Study material:
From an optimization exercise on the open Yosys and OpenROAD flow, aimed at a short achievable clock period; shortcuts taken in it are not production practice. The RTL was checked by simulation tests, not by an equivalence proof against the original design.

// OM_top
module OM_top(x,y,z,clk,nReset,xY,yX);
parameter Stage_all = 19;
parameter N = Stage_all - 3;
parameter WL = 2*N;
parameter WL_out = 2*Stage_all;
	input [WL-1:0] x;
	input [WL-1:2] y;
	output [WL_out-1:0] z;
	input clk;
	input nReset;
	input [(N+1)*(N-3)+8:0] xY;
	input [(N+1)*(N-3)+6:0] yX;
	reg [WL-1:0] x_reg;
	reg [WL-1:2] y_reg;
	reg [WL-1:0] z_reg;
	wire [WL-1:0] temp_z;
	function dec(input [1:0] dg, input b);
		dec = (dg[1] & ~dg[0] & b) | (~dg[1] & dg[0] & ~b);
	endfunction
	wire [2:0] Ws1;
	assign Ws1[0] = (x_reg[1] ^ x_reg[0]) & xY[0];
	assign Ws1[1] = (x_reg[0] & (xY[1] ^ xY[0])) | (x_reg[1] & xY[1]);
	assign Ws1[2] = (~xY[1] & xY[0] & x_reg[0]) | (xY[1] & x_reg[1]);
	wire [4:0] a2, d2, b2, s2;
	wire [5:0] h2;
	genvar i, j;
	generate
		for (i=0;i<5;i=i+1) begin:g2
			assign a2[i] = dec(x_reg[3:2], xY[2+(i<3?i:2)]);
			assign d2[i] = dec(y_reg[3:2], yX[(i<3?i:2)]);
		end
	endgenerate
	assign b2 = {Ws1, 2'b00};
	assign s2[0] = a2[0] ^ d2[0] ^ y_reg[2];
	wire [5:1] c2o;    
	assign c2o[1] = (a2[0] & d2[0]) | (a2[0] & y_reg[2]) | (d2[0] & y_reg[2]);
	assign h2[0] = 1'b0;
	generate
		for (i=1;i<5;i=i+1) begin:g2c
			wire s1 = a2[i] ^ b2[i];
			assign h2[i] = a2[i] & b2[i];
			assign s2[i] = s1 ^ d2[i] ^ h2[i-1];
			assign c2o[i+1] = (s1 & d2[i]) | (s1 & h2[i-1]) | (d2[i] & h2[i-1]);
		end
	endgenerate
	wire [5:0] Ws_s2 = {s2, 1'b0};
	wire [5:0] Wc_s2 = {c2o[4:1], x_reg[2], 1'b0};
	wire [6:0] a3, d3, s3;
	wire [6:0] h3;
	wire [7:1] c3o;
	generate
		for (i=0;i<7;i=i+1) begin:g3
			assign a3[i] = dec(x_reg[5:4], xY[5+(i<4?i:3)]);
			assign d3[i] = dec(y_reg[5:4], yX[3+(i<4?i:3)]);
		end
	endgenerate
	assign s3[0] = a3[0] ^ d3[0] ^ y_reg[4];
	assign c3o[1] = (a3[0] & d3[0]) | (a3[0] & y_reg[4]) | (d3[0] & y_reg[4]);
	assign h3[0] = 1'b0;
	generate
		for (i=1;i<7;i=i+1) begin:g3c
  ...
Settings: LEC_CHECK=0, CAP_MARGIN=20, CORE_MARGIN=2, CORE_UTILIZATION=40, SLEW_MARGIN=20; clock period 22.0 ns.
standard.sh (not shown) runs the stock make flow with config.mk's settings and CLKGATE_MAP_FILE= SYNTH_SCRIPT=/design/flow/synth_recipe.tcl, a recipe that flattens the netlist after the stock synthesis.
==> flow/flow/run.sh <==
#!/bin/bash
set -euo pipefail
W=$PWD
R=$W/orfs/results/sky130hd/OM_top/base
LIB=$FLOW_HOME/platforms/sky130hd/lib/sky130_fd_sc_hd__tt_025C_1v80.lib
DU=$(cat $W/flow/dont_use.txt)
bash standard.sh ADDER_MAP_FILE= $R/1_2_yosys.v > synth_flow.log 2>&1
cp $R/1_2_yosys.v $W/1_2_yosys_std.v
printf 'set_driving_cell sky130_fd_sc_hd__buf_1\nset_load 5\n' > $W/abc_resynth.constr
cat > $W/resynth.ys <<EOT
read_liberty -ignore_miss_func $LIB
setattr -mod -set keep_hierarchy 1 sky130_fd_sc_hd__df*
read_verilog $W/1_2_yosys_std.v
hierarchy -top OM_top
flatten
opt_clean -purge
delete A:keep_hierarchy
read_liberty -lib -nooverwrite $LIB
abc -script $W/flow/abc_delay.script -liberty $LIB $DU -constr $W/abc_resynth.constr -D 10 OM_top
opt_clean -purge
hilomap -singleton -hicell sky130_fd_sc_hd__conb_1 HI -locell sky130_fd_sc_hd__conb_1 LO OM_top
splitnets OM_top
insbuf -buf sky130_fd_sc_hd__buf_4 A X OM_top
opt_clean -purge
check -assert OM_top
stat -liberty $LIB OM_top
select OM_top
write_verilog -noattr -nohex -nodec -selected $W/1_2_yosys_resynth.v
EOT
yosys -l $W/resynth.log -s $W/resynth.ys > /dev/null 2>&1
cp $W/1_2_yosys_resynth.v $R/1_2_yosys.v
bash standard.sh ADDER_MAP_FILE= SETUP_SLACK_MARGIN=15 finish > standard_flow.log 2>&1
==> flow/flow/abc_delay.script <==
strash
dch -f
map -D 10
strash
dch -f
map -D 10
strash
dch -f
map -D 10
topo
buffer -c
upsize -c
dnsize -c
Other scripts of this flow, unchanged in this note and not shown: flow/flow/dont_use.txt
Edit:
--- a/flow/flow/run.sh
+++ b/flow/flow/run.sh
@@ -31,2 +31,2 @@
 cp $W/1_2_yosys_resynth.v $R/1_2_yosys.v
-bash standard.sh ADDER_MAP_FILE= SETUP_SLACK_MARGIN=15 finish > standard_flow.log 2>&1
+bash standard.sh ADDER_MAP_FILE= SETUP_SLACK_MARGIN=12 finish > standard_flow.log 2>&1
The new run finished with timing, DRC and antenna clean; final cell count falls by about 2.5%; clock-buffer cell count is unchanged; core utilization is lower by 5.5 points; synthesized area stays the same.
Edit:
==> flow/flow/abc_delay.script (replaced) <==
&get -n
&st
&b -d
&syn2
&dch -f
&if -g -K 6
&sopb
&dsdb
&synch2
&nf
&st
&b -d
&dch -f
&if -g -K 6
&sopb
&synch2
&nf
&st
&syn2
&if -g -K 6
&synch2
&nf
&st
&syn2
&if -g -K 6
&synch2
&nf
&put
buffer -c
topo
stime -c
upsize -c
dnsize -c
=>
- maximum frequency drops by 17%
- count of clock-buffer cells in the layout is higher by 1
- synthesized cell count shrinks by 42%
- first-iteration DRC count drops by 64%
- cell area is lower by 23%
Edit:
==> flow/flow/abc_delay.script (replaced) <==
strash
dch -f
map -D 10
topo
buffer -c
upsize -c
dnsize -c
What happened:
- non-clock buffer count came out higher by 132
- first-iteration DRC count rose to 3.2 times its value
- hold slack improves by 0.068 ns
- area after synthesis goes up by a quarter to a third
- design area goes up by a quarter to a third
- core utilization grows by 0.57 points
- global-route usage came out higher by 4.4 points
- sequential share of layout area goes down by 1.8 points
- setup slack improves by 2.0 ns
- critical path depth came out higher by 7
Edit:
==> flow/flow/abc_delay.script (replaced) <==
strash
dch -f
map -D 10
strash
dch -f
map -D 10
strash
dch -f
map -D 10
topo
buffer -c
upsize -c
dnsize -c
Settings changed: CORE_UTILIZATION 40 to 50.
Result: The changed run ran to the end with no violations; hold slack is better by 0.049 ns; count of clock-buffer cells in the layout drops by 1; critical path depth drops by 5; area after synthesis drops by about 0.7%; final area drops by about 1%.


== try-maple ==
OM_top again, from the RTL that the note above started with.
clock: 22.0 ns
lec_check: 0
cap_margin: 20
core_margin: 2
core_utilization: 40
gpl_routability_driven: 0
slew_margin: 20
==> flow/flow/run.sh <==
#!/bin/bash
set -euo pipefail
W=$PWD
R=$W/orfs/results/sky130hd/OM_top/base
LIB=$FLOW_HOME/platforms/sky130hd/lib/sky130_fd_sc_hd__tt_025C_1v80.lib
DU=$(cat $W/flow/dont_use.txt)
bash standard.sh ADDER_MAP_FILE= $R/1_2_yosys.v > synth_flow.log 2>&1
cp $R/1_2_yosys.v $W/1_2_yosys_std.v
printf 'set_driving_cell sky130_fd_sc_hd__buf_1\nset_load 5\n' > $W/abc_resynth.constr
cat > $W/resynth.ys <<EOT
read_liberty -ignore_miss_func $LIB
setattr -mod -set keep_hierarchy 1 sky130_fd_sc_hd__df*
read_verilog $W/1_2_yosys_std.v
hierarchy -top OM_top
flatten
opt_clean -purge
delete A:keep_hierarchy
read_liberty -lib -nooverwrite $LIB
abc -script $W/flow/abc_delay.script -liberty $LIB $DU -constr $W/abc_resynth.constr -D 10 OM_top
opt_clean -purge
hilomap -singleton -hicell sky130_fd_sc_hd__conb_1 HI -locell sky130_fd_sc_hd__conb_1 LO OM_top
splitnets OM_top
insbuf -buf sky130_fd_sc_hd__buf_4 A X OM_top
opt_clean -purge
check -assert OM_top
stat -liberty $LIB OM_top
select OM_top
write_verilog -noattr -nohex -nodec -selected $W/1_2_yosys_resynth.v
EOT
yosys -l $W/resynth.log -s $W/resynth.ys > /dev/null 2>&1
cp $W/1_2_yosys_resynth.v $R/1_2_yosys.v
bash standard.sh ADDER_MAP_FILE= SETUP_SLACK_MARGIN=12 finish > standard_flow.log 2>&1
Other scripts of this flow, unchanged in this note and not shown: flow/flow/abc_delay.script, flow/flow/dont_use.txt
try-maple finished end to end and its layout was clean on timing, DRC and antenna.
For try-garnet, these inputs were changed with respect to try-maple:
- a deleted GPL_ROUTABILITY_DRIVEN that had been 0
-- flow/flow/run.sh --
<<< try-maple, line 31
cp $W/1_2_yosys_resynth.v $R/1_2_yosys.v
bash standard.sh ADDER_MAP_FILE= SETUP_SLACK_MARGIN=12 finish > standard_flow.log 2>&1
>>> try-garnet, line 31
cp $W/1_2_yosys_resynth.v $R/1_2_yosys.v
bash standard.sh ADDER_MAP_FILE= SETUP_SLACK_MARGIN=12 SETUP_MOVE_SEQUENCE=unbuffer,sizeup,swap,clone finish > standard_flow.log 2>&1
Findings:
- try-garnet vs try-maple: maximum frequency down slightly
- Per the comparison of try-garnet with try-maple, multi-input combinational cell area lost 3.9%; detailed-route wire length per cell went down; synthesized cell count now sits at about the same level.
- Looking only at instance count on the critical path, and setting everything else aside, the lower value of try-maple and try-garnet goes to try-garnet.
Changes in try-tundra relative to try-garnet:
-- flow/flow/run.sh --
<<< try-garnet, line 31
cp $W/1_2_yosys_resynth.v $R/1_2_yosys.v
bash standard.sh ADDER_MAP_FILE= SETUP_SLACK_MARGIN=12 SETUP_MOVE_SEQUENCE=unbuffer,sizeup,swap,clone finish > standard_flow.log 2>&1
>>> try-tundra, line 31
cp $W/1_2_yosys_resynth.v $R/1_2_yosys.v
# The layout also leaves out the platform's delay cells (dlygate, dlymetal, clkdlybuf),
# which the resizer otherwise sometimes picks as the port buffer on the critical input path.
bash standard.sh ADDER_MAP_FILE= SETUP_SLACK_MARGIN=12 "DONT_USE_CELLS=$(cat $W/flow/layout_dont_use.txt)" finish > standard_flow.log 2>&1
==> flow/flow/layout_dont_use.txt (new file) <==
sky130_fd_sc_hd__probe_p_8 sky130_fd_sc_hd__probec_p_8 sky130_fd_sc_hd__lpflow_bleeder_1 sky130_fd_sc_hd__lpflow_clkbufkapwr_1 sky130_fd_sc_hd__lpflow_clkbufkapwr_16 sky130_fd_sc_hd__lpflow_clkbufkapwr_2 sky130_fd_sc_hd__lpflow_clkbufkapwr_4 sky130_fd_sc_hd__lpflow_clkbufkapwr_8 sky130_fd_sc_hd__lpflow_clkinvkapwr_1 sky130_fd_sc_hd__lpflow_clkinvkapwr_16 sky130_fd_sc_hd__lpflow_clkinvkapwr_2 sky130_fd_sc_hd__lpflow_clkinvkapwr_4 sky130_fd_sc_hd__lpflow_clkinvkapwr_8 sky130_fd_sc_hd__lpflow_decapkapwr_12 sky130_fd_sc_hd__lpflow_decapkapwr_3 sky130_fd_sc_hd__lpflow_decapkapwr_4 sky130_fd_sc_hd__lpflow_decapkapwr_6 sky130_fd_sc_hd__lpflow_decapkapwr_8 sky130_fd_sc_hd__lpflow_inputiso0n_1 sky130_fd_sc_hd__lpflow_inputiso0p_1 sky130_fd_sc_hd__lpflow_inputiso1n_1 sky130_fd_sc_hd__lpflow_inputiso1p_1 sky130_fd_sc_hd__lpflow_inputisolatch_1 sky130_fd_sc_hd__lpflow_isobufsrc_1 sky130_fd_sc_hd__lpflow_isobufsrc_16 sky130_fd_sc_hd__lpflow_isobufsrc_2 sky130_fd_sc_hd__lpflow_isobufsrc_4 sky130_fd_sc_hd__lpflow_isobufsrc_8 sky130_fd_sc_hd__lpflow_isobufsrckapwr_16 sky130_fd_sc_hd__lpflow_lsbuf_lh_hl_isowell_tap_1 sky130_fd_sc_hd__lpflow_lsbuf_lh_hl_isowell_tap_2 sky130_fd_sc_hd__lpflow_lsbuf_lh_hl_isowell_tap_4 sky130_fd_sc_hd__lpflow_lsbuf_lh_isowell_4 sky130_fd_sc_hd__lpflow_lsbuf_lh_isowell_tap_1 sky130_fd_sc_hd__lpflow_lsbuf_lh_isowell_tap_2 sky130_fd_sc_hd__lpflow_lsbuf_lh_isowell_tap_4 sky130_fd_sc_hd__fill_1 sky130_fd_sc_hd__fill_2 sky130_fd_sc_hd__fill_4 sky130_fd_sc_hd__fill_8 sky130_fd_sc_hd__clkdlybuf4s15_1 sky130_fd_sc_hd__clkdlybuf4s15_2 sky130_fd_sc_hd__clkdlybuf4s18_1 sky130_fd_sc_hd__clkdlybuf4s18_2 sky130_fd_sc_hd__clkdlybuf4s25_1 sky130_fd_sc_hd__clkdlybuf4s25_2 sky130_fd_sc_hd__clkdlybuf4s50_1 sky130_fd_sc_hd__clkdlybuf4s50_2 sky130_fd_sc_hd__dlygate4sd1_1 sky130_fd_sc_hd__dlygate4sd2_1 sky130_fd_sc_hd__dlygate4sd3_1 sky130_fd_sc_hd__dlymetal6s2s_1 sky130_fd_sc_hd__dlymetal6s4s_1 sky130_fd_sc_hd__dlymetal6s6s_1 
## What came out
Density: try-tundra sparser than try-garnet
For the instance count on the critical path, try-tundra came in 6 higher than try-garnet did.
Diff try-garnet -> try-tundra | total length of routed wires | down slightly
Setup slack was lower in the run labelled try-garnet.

--

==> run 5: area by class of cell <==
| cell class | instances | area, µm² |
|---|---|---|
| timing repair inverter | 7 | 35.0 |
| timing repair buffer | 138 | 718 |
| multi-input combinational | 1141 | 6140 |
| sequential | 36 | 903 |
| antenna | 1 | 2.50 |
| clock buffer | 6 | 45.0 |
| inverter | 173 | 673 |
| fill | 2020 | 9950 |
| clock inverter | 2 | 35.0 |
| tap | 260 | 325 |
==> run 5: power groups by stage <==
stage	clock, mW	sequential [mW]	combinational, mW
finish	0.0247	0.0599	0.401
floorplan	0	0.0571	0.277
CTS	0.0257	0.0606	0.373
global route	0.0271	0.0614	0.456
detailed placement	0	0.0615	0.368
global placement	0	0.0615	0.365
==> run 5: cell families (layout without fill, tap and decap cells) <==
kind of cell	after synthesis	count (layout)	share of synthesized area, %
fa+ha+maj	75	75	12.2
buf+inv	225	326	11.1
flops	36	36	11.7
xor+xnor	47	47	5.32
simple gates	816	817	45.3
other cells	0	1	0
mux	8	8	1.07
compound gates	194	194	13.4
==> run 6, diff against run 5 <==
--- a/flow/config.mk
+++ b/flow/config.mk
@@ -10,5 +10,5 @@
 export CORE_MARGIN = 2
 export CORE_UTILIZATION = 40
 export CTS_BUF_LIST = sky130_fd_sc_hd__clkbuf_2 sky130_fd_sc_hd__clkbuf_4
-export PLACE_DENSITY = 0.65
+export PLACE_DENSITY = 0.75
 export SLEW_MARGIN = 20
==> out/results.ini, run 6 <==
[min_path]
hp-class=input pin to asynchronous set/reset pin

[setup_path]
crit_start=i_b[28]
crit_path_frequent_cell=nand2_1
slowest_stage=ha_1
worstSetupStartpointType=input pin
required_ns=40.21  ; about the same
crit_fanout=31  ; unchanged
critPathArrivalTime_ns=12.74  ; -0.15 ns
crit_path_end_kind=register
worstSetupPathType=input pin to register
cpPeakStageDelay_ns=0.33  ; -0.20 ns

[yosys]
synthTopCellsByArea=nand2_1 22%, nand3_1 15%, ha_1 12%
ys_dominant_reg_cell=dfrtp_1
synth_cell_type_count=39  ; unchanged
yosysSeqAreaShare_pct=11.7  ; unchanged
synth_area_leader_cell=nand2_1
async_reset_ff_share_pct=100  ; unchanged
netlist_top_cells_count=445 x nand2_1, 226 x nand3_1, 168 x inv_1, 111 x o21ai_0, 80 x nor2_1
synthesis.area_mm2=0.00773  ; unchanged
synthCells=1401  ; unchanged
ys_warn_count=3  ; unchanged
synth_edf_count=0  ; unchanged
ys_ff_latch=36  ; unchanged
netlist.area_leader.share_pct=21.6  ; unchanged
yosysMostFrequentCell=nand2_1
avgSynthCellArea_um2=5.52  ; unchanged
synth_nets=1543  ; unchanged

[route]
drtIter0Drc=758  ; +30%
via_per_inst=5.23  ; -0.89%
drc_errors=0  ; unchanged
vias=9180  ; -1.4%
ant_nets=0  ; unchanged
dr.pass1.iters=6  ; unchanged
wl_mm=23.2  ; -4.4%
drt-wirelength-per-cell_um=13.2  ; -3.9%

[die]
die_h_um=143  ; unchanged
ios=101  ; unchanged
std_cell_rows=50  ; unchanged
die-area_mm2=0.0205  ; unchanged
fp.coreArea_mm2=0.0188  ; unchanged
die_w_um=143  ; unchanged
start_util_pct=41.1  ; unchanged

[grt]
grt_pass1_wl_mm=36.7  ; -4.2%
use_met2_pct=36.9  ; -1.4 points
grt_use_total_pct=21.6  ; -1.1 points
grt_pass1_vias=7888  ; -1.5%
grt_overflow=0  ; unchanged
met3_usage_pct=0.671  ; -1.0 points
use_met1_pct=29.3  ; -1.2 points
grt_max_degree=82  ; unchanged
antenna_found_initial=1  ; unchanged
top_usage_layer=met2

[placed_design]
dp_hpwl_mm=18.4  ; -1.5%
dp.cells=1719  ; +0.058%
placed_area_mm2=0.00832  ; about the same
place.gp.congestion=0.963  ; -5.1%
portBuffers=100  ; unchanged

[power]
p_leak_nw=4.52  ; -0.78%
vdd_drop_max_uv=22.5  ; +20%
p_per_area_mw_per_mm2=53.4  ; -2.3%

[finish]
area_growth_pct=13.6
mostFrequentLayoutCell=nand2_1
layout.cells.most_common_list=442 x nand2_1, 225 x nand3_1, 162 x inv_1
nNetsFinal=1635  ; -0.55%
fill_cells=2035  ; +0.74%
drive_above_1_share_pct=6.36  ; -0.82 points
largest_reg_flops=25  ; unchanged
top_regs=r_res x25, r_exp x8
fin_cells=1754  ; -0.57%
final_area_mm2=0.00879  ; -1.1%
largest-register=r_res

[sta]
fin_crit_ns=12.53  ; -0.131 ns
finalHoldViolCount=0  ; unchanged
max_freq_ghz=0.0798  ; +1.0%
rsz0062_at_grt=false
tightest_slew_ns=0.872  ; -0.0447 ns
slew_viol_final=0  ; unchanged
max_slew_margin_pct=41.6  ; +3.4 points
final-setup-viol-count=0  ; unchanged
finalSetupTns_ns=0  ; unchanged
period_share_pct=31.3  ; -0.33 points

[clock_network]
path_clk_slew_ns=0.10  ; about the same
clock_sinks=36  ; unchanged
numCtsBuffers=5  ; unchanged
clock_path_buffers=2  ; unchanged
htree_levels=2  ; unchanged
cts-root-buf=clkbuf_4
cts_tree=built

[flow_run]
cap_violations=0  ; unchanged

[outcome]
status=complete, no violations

What is expected:
The listing above holds a line with "run 5: area" and a line with "buffer | 6 | 45.0 |". Print the stretch from the first through the second, exactly and alone.

Output for this exercise:
==> run 5: area by class of cell <==
| cell class | instances | area, µm² |
|---|---|---|
| timing repair inverter | 7 | 35.0 |
| timing repair buffer | 138 | 718 |
| multi-input combinational | 1141 | 6140 |
| sequential | 36 | 903 |
| antenna | 1 | 2.50 |
| clock buffer | 6 | 45.0 |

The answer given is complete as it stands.